#### [Exercise]
Lines below that include the word "logic" should each be copied.

[Supplied information Boundary: Start]

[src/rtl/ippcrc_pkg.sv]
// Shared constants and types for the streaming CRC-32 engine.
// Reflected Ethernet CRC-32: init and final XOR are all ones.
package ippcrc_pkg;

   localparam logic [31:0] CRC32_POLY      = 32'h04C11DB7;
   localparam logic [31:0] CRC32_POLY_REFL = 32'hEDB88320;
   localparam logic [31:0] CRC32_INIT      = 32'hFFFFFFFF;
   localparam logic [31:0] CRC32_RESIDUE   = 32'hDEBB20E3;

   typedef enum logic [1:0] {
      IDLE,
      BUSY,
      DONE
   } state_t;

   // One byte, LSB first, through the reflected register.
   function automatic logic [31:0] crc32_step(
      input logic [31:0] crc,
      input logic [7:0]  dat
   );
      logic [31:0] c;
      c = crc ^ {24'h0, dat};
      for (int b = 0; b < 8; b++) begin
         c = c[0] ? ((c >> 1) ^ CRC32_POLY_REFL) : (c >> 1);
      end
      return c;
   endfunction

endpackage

[Supplied information Boundary: End]

#### [Finished task]
   localparam logic [31:0] CRC32_POLY      = 32'h04C11DB7;
   localparam logic [31:0] CRC32_POLY_REFL = 32'hEDB88320;
   localparam logic [31:0] CRC32_INIT      = 32'hFFFFFFFF;
   localparam logic [31:0] CRC32_RESIDUE   = 32'hDEBB20E3;
   typedef enum logic [1:0] {
   function automatic logic [31:0] crc32_step(
      input logic [31:0] crc,
      input logic [7:0]  dat
      logic [31:0] c;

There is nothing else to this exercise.